I'm struggling with the following issue: I have many data frames with different names (For instance, Beverage, Construction, Electronic etc., dim. 540x1000). I need to clean each of them, calculate and save as zoo object and R data file. Cleaning is the same for all of them - deleting the empty columns and the columns with some specific names.
For example:
Beverages <- Beverages[,colSums(is.na(Beverages))<nrow(Beverages)] #removing empty columns
Beverages_OK <- Beverages %>% select (-starts_with ("X.ERROR")) # dropping X.ERROR column
Beverages_OK[, 1] <- NULL #dropping the first column
Beverages_OK <- cbind(data[1], Beverages_OK) # adding a date column
Beverages_zoo <- read.zoo(Beverages_OK, header = FALSE, format = "%Y-%m-%d")

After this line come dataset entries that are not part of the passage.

$ cat src/rtl/ivc_pkg.sv
// Shared types for the interrupt vector controller.
// Assumes the two highest slots are the reset slot and the
// individually-maskable slot; all others are fully maskable.
package ivc_pkg;

    typedef enum logic [1:0] {
        CLS_RESET    = 2'd0,
        CLS_INDIV    = 2'd1,
        CLS_MASKABLE = 2'd2
    } slot_class_e;

    // Masking class of slot index s in a controller with n slots
    function automatic slot_class_e class_of(input int s, input int n);
        if (s == n - 1)      return CLS_RESET;
        else if (s == n - 2) return CLS_INDIV;
        else                 return CLS_MASKABLE;
    endfunction

endpackage

$ cat src/rtl/ivc_src_merge.sv
// Merges the request sources of each slot into one pending bit.
// Assumes every slot owns SRC_PER_SLOT adjacent source bits.
module ivc_src_merge #(
    parameter int NUM_SLOTS    = 32,
    parameter int SRC_PER_SLOT = 4
) (
    input  logic [NUM_SLOTS*SRC_PER_SLOT-1:0] src_i,
    output logic [NUM_SLOTS-1:0]              pend_o
);

    // One OR-reduction per slot
    for (genvar s = 0; s < NUM_SLOTS; s++) begin : g_slot
        assign pend_o[s] = |src_i[s*SRC_PER_SLOT +: SRC_PER_SLOT];
    end

endmodule

$ cat src/rtl/ivc_mask.sv
// Applies the per-slot masking class to the pending bits.
// Assumes gie_i is the registered global enable of the current cycle.
module ivc_mask
    import ivc_pkg::*;
#(
    parameter int NUM_SLOTS = 32
) (
    input  logic [NUM_SLOTS-1:0] pend_i,
    input  logic [NUM_SLOTS-1:0] en_i,
    input  logic                 gie_i,
    output logic [NUM_SLOTS-1:0] elig_o
);

    // Select the masking rule for each slot from its class
    for (genvar s = 0; s < NUM_SLOTS; s++) begin : g_slot
        localparam slot_class_e CLS = class_of(s, NUM_SLOTS);
        if (CLS == CLS_RESET) begin : g_reset
            logic unused_reset_en;
            assign unused_reset_en = en_i[s];
            assign elig_o[s] = pend_i[s];
        end else if (CLS == CLS_INDIV) begin : g_indiv
            assign elig_o[s] = pend_i[s] & en_i[s];
        end else begin : g_full
            assign elig_o[s] = pend_i[s] & en_i[s] & gie_i;
        end
    end

endmodule

$ cat src/rtl/ivc_prio_enc.sv
// Finds the highest set bit of the eligible vector.
// Assumes NUM_SLOTS fits in SLOT_W bits; idx_o is 0 when none is set.
module ivc_prio_enc #(
    parameter int NUM_SLOTS = 32,
    localparam int SLOT_W   = $clog2(NUM_SLOTS)
) (
    input  logic [NUM_SLOTS-1:0] elig_i,
    output logic                 found_o,
    output logic [SLOT_W-1:0]    idx_o
);

    // Scan upward so the highest eligible index is kept last
    always_comb begin
        found_o = 1'b0;
        idx_o   = '0;
        for (int i = 0; i < NUM_SLOTS; i++) begin
            if (elig_i[i]) begin
                found_o = 1'b1;
                idx_o   = i[SLOT_W-1:0];
            end
        end
    end

endmodule

$ cat src/rtl/ivc_fetch_guard.sv
// Watches instruction fetches for the peripheral region and the
// reset-vector word for the erased (all ones) pattern.
// Assumes one fetch and one reset-vector read per cycle at most.
module ivc_fetch_guard #(
    parameter int ADDR_W     = 16,
    parameter int PERIPH_TOP = 'h01FF
) (
    input  logic              clk,
    input  logic              rst_n,
    input  logic              fetch_valid_i,
    input  logic [ADDR_W-1:0] fetch_addr_i,
    input  logic              rstvec_valid_i,
    input  logic [ADDR_W-1:0] rstvec_data_i,
    output logic              fetch_rst_o,
    output logic              deep_sleep_o
);

    localparam logic [ADDR_W-1:0] TOP_ADDR = ADDR_W'(PERIPH_TOP);

    logic illegal_fetch;
    logic erased_vec;

    assign illegal_fetch = fetch_valid_i && (fetch_addr_i <= TOP_ADDR);
    assign erased_vec    = rstvec_valid_i && (rstvec_data_i == '1);

    // Register a one-cycle reset request per illegal fetch
    always_ff @(posedge clk) begin
        if (!rst_n) fetch_rst_o <= 1'b0;
        else        fetch_rst_o <= illegal_fetch;
    end

    // Hold the deep-sleep flag from the erased vector until reset
    always_ff @(posedge clk) begin
        if (!rst_n)          deep_sleep_o <= 1'b0;
        else if (erased_vec) deep_sleep_o <= 1'b1;
    end

    a_r10_fetch_pulse: assert property (@(posedge clk) disable iff (!rst_n)
        (fetch_valid_i && fetch_addr_i <= TOP_ADDR) |=> fetch_rst_o);

    a_r11_sleep_sticky: assert property (@(posedge clk) disable iff (!rst_n)
        deep_sleep_o |=> deep_sleep_o);

endmodule

$ cat src/rtl/irq_vector_arbiter.sv
// Fixed-priority interrupt vector controller. It merges the sources,
// masks them by class, picks the highest slot and registers the slot and
// its vector address. It owns the global enable and the fetch guard.
// Assumes the vectors fill the top 2*NUM_SLOTS bytes of the address space.
module irq_vector_arbiter #(
    parameter int NUM_SLOTS    = 32,
    parameter int SRC_PER_SLOT = 4,
    parameter int ADDR_W       = 16,
    parameter int PERIPH_TOP   = 'h01FF,
    localparam int SLOT_W      = $clog2(NUM_SLOTS)
) (
    input  logic                             clk,
    input  logic                             rst_n,
    input  logic [NUM_SLOTS*SRC_PER_SLOT-1:0] src_req_i,
    input  logic [NUM_SLOTS-1:0]             slot_en_i,
    input  logic                             gie_set_i,
    input  logic                             gie_clr_i,
    input  logic                             ack_i,
    input  logic                             fetch_valid_i,
    input  logic [ADDR_W-1:0]                fetch_addr_i,
    input  logic                             rstvec_valid_i,
    input  logic [ADDR_W-1:0]                rstvec_data_i,
    output logic                             irq_o,
    output logic [SLOT_W-1:0]                slot_o,
    output logic [ADDR_W-1:0]                vec_addr_o,
    output logic                             gie_o,
    output logic                             fetch_rst_o,
    output logic                             deep_sleep_o
);

    localparam int RESET_SLOT = NUM_SLOTS - 1;
    localparam int INDIV_SLOT = NUM_SLOTS - 2;
    localparam logic [ADDR_W-1:0] VEC_BASE =
        ADDR_W'((1 << ADDR_W) - 2 * NUM_SLOTS);

    logic [NUM_SLOTS-1:0] src_pend;
    logic [NUM_SLOTS-1:0] pend;
    logic [NUM_SLOTS-1:0] elig;
    logic                 win_found;
    logic [SLOT_W-1:0]    win_idx;
    logic [ADDR_W-1:0]    win_addr;

    ivc_src_merge #(
        .NUM_SLOTS    (NUM_SLOTS),
        .SRC_PER_SLOT (SRC_PER_SLOT)
    ) u_merge (
        .src_i  (src_req_i),
        .pend_o (src_pend)
    );

    // Fold the illegal-fetch reset request into the reset slot
    always_comb begin
        pend             = src_pend;
        pend[RESET_SLOT] = src_pend[RESET_SLOT] | fetch_rst_o;
    end

    ivc_mask #(
        .NUM_SLOTS (NUM_SLOTS)
    ) u_mask (
        .pend_i (pend),
        .en_i   (slot_en_i),
        .gie_i  (gie_o),
        .elig_o (elig)
    );

    ivc_prio_enc #(
        .NUM_SLOTS (NUM_SLOTS)
    ) u_enc (
        .elig_i  (elig),
        .found_o (win_found),
        .idx_o   (win_idx)
    );

    ivc_fetch_guard #(
        .ADDR_W     (ADDR_W),
        .PERIPH_TOP (PERIPH_TOP)
    ) u_guard (
        .clk            (clk),
        .rst_n          (rst_n),
        .fetch_valid_i  (fetch_valid_i),
        .fetch_addr_i   (fetch_addr_i),
        .rstvec_valid_i (rstvec_valid_i),
        .rstvec_data_i  (rstvec_data_i),
        .fetch_rst_o    (fetch_rst_o),
        .deep_sleep_o   (deep_sleep_o)
    );

    // Vector word address of the winning slot
    assign win_addr = VEC_BASE + ADDR_W'({win_idx, 1'b0});

    // Global enable: clears win over set
    always_ff @(posedge clk) begin
        if (!rst_n)                  gie_o <= 1'b0;
        else if (gie_clr_i || ack_i) gie_o <= 1'b0;
        else if (gie_set_i)          gie_o <= 1'b1;
    end

    // Register the arbitration result unless the CPU is acknowledging
    always_ff @(posedge clk) begin
        if (!rst_n) begin
            irq_o      <= 1'b0;
            slot_o     <= '0;
            vec_addr_o <= '0;
        end else if (!ack_i) begin
            irq_o      <= win_found;
            slot_o     <= win_found ? win_idx : '0;
            vec_addr_o <= win_found ? win_addr : '0;
        end
    end

    a_r3_addr_tracks_slot: assert property (@(posedge clk) disable iff (!rst_n)
        irq_o |-> vec_addr_o == VEC_BASE + ADDR_W'({slot_o, 1'b0}));

    a_r12_idle_outputs_zero: assert property (@(posedge clk) disable iff (!rst_n)
        !irq_o |-> (slot_o == '0 && vec_addr_o == '0));

    a_r9_ack_freezes_vector: assert property (@(posedge clk) disable iff (!rst_n)
        ack_i |=> ($stable(irq_o) && $stable(slot_o) && $stable(vec_addr_o)));

    a_r8_ack_clears_gie: assert property (@(posedge clk) disable iff (!rst_n)
        ack_i |=> !gie_o);

    a_r4_reset_slot_wins: assert property (@(posedge clk) disable iff (!rst_n)
        (pend[RESET_SLOT] && !ack_i) |=> (irq_o && slot_o == SLOT_W'(RESET_SLOT)));

    a_r5_indiv_needs_enable: assert property (@(posedge clk) disable iff (!rst_n)
        (irq_o && slot_o == SLOT_W'(INDIV_SLOT) && !$past(ack_i))
            |-> $past(slot_en_i[INDIV_SLOT]));

    a_r6_ordinary_needs_gie: assert property (@(posedge clk) disable iff (!rst_n)
        (irq_o && slot_o < SLOT_W'(INDIV_SLOT) && !$past(ack_i)) |-> $past(gie_o));

endmodule

$ cat config.mk
export PLATFORM = sky130hd
export DESIGN_NAME = irq_vector_arbiter
export DESIGN_NICKNAME = d
export VERILOG_FILES = /design/src/rtl/ivc_pkg.sv /design/src/rtl/ivc_src_merge.sv /design/src/rtl/ivc_mask.sv /design/src/rtl/ivc_prio_enc.sv /design/src/rtl/ivc_fetch_guard.sv /design/src/rtl/irq_vector_arbiter.sv
export SDC_FILE = /design/constraint.sdc
export NUM_CORES = 1
export LEC_CHECK = 0
export BUFFER_PORTS_ARGS = -buffer_cell sky130_fd_sc_hd__buf_4
export CAP_MARGIN = 20
export CORE_ASPECT_RATIO = 0.75
export CORE_MARGIN = 5
export CORE_UTILIZATION = 27
export CTS_CLUSTER_DIAMETER = 40
export DETAILED_ROUTE_END_ITERATION = 10
export GPL_ROUTABILITY_DRIVEN = 0
export PLACE_DENSITY = 0.87
export SETUP_SLACK_MARGIN = 0.05
export SLEW_MARGIN = 20
export SYNTH_ARGS = -nofsm -noshare
export SYNTH_HDL_FRONTEND = slang
export SYNTH_SLANG_ARGS = --single-unit
$ cat constraint.sdc
create_clock -name clk -period 1.7 [get_ports clk]
set_input_delay 0.34 -clock clk [delete_from_list [all_inputs] [get_ports clk]]
set_output_delay 0.34 -clock clk [all_outputs]
set_load 0.05 [all_outputs]
Word-level counts from Yosys, hierarchy flattened. Cells that the tools add are included.

Output and inout port bits: 25. Register bits: 25.

Equality and inequality tests: 1. Bitwise gates (word level): 63. Order comparisons: 1. Reductions and logical operators: 36. $add $sub $neg: 1. Multiplexer cells: 65.

Operators with widths (count): $reduce_or 4->1 (32); $mux 5 (17); $and 1x1->1 (61); $mux 1 (33); $mux 4 (8); $eq 16x16->1 const B (1); $le 16x9->1 const B (1); $mux 16 (1); $mux 3 (4); $add 7x7->8 const A (1); $mux 2 (2); $logic_and 1x1->1 (2); $reduce_or 2->1 (1); $logic_or 1x1->1 (1); $not 1->1 (1); $or 1x1->1 (1).

Depth between registers and ports, before layout. Gate-level depths: netlist (run 1).

Word-level depth: 36. Gate-level depth with buffers: 8.

Hierarchy. From an unflattened synthesis (run 1), not the netlist that was laid out.

Cell total of the unflattened synthesis: 189. Area total of the unflattened synthesis: 1348.8 sq um.

By module, submodules not included: irq_vector_arbiter (area an instance 421.7 sq um, cells each 47, times used 1); ivc_prio_enc (area an instance 357.8 sq um, cells each 62, times used 1); ivc_src_merge (area an instance 240.2 sq um, cells each 32, times used 1); ivc_mask (area an instance 226.5 sq um, cells each 35, times used 1); ivc_fetch_guard (area an instance 102.6 sq um, cells each 13, times used 1).

Worst setup path before layout (run 1). OpenSTA, ideal clock, no wires.

Path kind: register -> register. From: register gie_o. To: register slot_o[2]. Cell stages (with the launch flop): 9. Arrival time: 1.911 ns. Path slack: -0.297 ns. Path through: dfxtp_1 -> buf_6 -> buf_2 -> nand2_1 -> o22ai_1 -> nor4_4 -> a41oi_2 -> a21oi_1 -> a211oi_1.

Cells in the longest elaborated chain, start to end: 34.

RTL lines: from (decl) (line irq_vector_arbiter.sv:26) `output logic gie_o,`; from (signal assigned) (line irq_vector_arbiter.sv:93) `if (!rst_n) gie_o <= 1'b0;`; from (signal assigned) (line irq_vector_arbiter.sv:94) `else if (gie_clr_i || ack_i) gie_o <= 1'b0;`; from (signal assigned) (line irq_vector_arbiter.sv:95) `else if (gie_set_i) gie_o <= 1'b1;`; $and 1x1->1 (line ivc_mask.sv:24) `assign elig_o[s] = pend_i[s] & en_i[s] & gie_i;`; $mux 1 (32 in a row) (line ivc_prio_enc.sv:17) `if (elig_i[i]) begin`; $mux 5 (*) (line irq_vector_arbiter.sv:106) `slot_o <= win_found ? win_idx : '0;`; to (signal assigned) (line irq_vector_arbiter.sv:106); to (decl) (line irq_vector_arbiter.sv:24) `output logic [SLOT_W-1:0] slot_o,`.

Mark *: on every way between the ends. The rest lies on a longest branch, timed or not. A chain may end at the register's enable or synchronous reset.

Worst setup path after layout (run 1).
From: input port src_req_i[26]. To: register slot_o[0].

Cells in the longest elaborated chain, start to end: 30.

RTL lines: from (decl) (line irq_vector_arbiter.sv:14) `input logic [NUM_SLOTS*SRC_PER_SLOT-1:0] src_req_i,`; $reduce_or 4->1 (*) (line ivc_src_merge.sv:13) `assign pend_o[s] = |src_i[s*SRC_PER_SLOT +: SRC_PER_SLOT];`; $and 1x1->1 (*) (2 in a row) (line ivc_mask.sv:24); $mux 3 or $mux 1 (tied branches) (2 in a row) (line ivc_prio_enc.sv:17); $mux 4 or $mux 1 (tied branches) (8 in a row) (line ivc_prio_enc.sv:17); $mux 5 or $mux 1 (tied branches) (16 in a row) (line ivc_prio_enc.sv:17); $mux 5 (*) (line irq_vector_arbiter.sv:106).

Marks and branches as above.

==> results of run 1 <==
==> sequential cells by signal (all words and copies together), names as in the netlist <==
signal and flops:
slot_o 4, vec_addr_o 2, gie_o 1, u_guard.deep_sleep_o 1, u_guard.fetch_rst_o 1
==> stage by stage <==
stage               hold slack [ns]  area, µm²  utilization, %  worst slack (ns)
global placement              0.471       3420            63.1            -0.376
floorplan                     0.411       1540               -            -0.107
CTS                           0.253       3580            66.2           -0.0465
detailed placement            0.499       3420            63.1            -0.371
global route                  0.261       3640            67.4            -0.190
finish                        0.256       3640            67.4           -0.0612
==> final timing paths <==
check                            start                   end  slack [ns]  cells after the start
hold reg to reg   u_guard.deep_sleep_o  u_guard.deep_sleep_o        0.54                      2
setup reg to reg                 gie_o             slot_o[0]       -0.03                      7
setup / recovery         src_req_i[26]             slot_o[0]       -0.06                      7
hold / removal               gie_clr_i                 gie_o        0.26                      2
==> logic make-up (layout without fill, tap and decap cells) <==
kind of cell           after synthesis  in the layout  synth area share, %
other                                1              1                0.245
flip-flops                           9              9                 11.8
AO/OA/AOI/OAI                       55             55                 29.5
AND/OR/NAND/NOR                    118            118                 46.3
buffers and inverters               24            264                 12.2
==> area by class of cell <==
type	instances	area [µm²]	share of cell area, %
multi-input combinational	174	1350	37.0
clock buffer	4	45.0	1.24
timing repair buffer	257	1960	53.8
sequential	9	184	5.05
inverter	3	11.3	0.309
tap	75	93.8	2.57
==> layout by cell type (no fill, tap or decap), types with 3 or more instances in the layout <==
cell type and count:
nand2_1 23, nor4_4 7, clkbuf_8 3, o22ai_2 7, o22ai_1 9, nand2_2 7
nor2_1 23, buf_4 253, and2_1 8, a21oi_1 4, or4_1 4, nor4_2 8
inv_1 3, nand4_1 4, dfxtp_1 8, a211oi_1 5, or4_4 3, nor4_1 19
==> routing by layer <==
layer / vias to the layer above / wire length, µm
li1: 1287 / -
met1: 1199 / 2870
met2: 146 / 4380
met3: 20 / 692
met4: 0 / 161
met5: - / 0
==> timing repair <==
item                                    CTS  global route
pin swaps                                10             2
gates resized for setup                  19            12
endpoints found under the setup margin    6             6
==> power by group through the flow <==
| stage | sequential [mW] | combinational, mW | clock [mW] |
|---|---|---|---|
| global route | 0.241 | 0.839 | 0.263 |
| floorplan | 0.276 | 0.276 | 0 |
| global placement | 0.243 | 0.733 | 0 |
| CTS | 0.238 | 0.773 | 0.256 |
| detailed placement | 0.243 | 0.749 | 0 |
| finish | 0.238 | 0.787 | 0.254 |
==> impl_summary.txt, run 1 <==
----------------------------------------------------
[Outcome]
  Violated checks ... negative setup slack
  Run status ... finished with violations

[Final layout]
  Number of fill cells in the layout ... 441
  Diode insertion count for antenna repair ... 0
  Area growth from synthesis to layout ... 138%
  Post-Layout Cell Count ... 522
  Ratio of cells with drive above 1 in the final layout ... 69.4%
  Layout Nets ... 647

[Timing]
  Clock skew after layout ... 0.00493 ns
  Share of the clock period used by the worst path after layout ... 104%
  Finish-stage setup viols ... 4
  Max-slew violations ... 0
  Post-layout min period ... 1.76 ns
  Setup TNS Final ... -0.184 ns
  PnR worst setup slack ... -0.0612 ns
  RSZ-0062 raised after global routing ... true
  Number of endpoints with negative hold slack in the final report ... 0
  F_max ... 0.568 GHz

[Yosys]
  FF+latch count, synth ... 9
  Cell with the most instances after synthesis ... nand2_1
  Synth top area share ... 11.8%
  Total nets after synthesis ... 406
  Flip-flop cell with the highest count after synthesis ... dfxtp_1
  Number of warnings issued by yosys ... 0
  Number of distinct standard cells referenced by the synthesized netlist ... 52
  Synthesized area divided by synthesized cell count ... 7.39 µm²
  EDFF count, synth ... 0
  Commonest cells in the synthesized netlist ... nand2_1 (27), nor4_1 (26), nor2_1 (23)
  Cell type with the highest aggregate area in the netlist ... dfxtp_1
  Share of synthesized registers carrying an async set or reset ... 0%
  Seq/Total Area, Yosys ... 11.8%
  Cells after Synth ... 207
  Cell area after synthesis ... 0.00153 mm²
  Top cells by area in the synthesized netlist ... dfxtp_1 (12%), nor4_1 (11%), buf_4 (8.3%), nand2_1 (6.6%), o22ai_1 (6.1%)

[Floorplan]
  Core footprint ... 0.00541 mm²
  Effective utilization at floorplan ... 28.3%
  Top Ports ... 224
  Number of placement rows ... 23
  DIE HEIGHT ... 75.2 µm
  Chip Width ... 96.9 µm
  Die area ... 0.00728 mm²

[Pwr]
  Leakage power of the design ... 1.71 nW
  PnR Total Power ... 1.28 mW
  Combinational Power Share ... 61.5%
  Relative contribution of sequential cells to total power ... 18.6%
  Peak ir drop on the vdd network ... 189 µV
  Switching share of power ... 35.2%
  Cell Pwr Density ... 351 mW/mm²
  Power spent charging and discharging nets ... 0.450 mW
  Cell internal power dissipation ... 0.829 mW
  Clock power share ... 19.9%

[Worst setup path]
  Arr. time, crit path ... 1.87 ns
  Count of buffer and inverter cells on the critical path ... 1
  Critical path fanouts, max ... 4
  Critical path's largest stage delay ... 0.54 ns
  Class of the most critical setup path ... in2reg
  Data required time at the worst endpoint ... 1.81 ns
  Startpoint types ... input port
  Critical path endpoint category ... register
  Top delay family on crit path ... simple AND/OR/NAND/NOR gates
  CP cell instances ... buf_6 > or4_4 > o2bb2ai_4 > nor4_4 > a41oi_2 > o21ai_1 > a41oi_1
  CP max-delay cell ... or4_4

[Route]
  Detailed-router iteration count before antenna repair ... 4
  Number of design-rule violations left by the first detailed-router iteration ... 46
  Antenna viol nets, final ... 0
  Routed wire per std cell ... 15.5 µm
  Via density ... 5.08
  Total number of vias ... 2652
  Detailed-route DRC error count ... 0
  Final WL ... 8110 µm

[Global route]
  Global routing usage on met1 ... 20.3%
  Largest net degree at the start of global routing ... 16
  Wire length of the first global-routing pass ... 12400 µm
  Global-route usage over all layers ... 20.3%
  Antenna violations before repair ... 0
  Vias in the first global route ... 2860
  Met2 Usage GRT ... 41.3%
  Grt ovf ... 0
  Most congested layer reported by global routing ... met2
  Met3 Usage GRT ... 6.20%

[Min path]
  Class of the tightest hold or removal check ... in2reg

[Job]
  Number of max-capacitance violations reported ... 0

[CTS]
  Clk slew on worst S/H paths ... 0.05 ns
  Cts bufs inserted ... 3
  Number of sinks handled by clock tree synthesis ... 9
  Hold Buf Count CTS ... 0
  Clock tree root driver cell ... clkbuf_8
  Post-CTS Repair Setup Buffers ... 0
  Maximum count of clock buffers along a single path ... 2
  Clock tree from TritonCTS ... built
  Clk_lat worst skew ... 0.24 ns
  Level count of the clock H-tree ... 1

[Placed design]
  Count of input and output buffers ... 212
  Cell count after placement ... 518
  DPL Wire Length ... 6900 µm

----------------------------------------------------
(Power assumes the default switching activity.)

save (Beverages_OK, file = "StatisticsInRFormat/Beverages.RData")
I tied to use 'lapply' function like this:
list <- ls() # the list of all the dataframes
lapply(list, function(X) {
temp <- X
temp <- temp [,colSums(is.na(temp))< nrow(temp)] #removing empty columns
temp <- temp %>% select (-starts_with ("X.ERROR")) # dropping X.ERROR column
temp[, 1] <- NULL
temp <- cbind(data[1], temp)
X_zoo <- read.zoo(X, header = FALSE, format = "%Y-%m-%d") # I don't know how to have the zame name as X has.
save (X, file = "StatisticsInRFormat/X.RData")
})
but it doesn't work. Is any way to do such a job? Is any r-package that facilitates it?
Thanks a lot.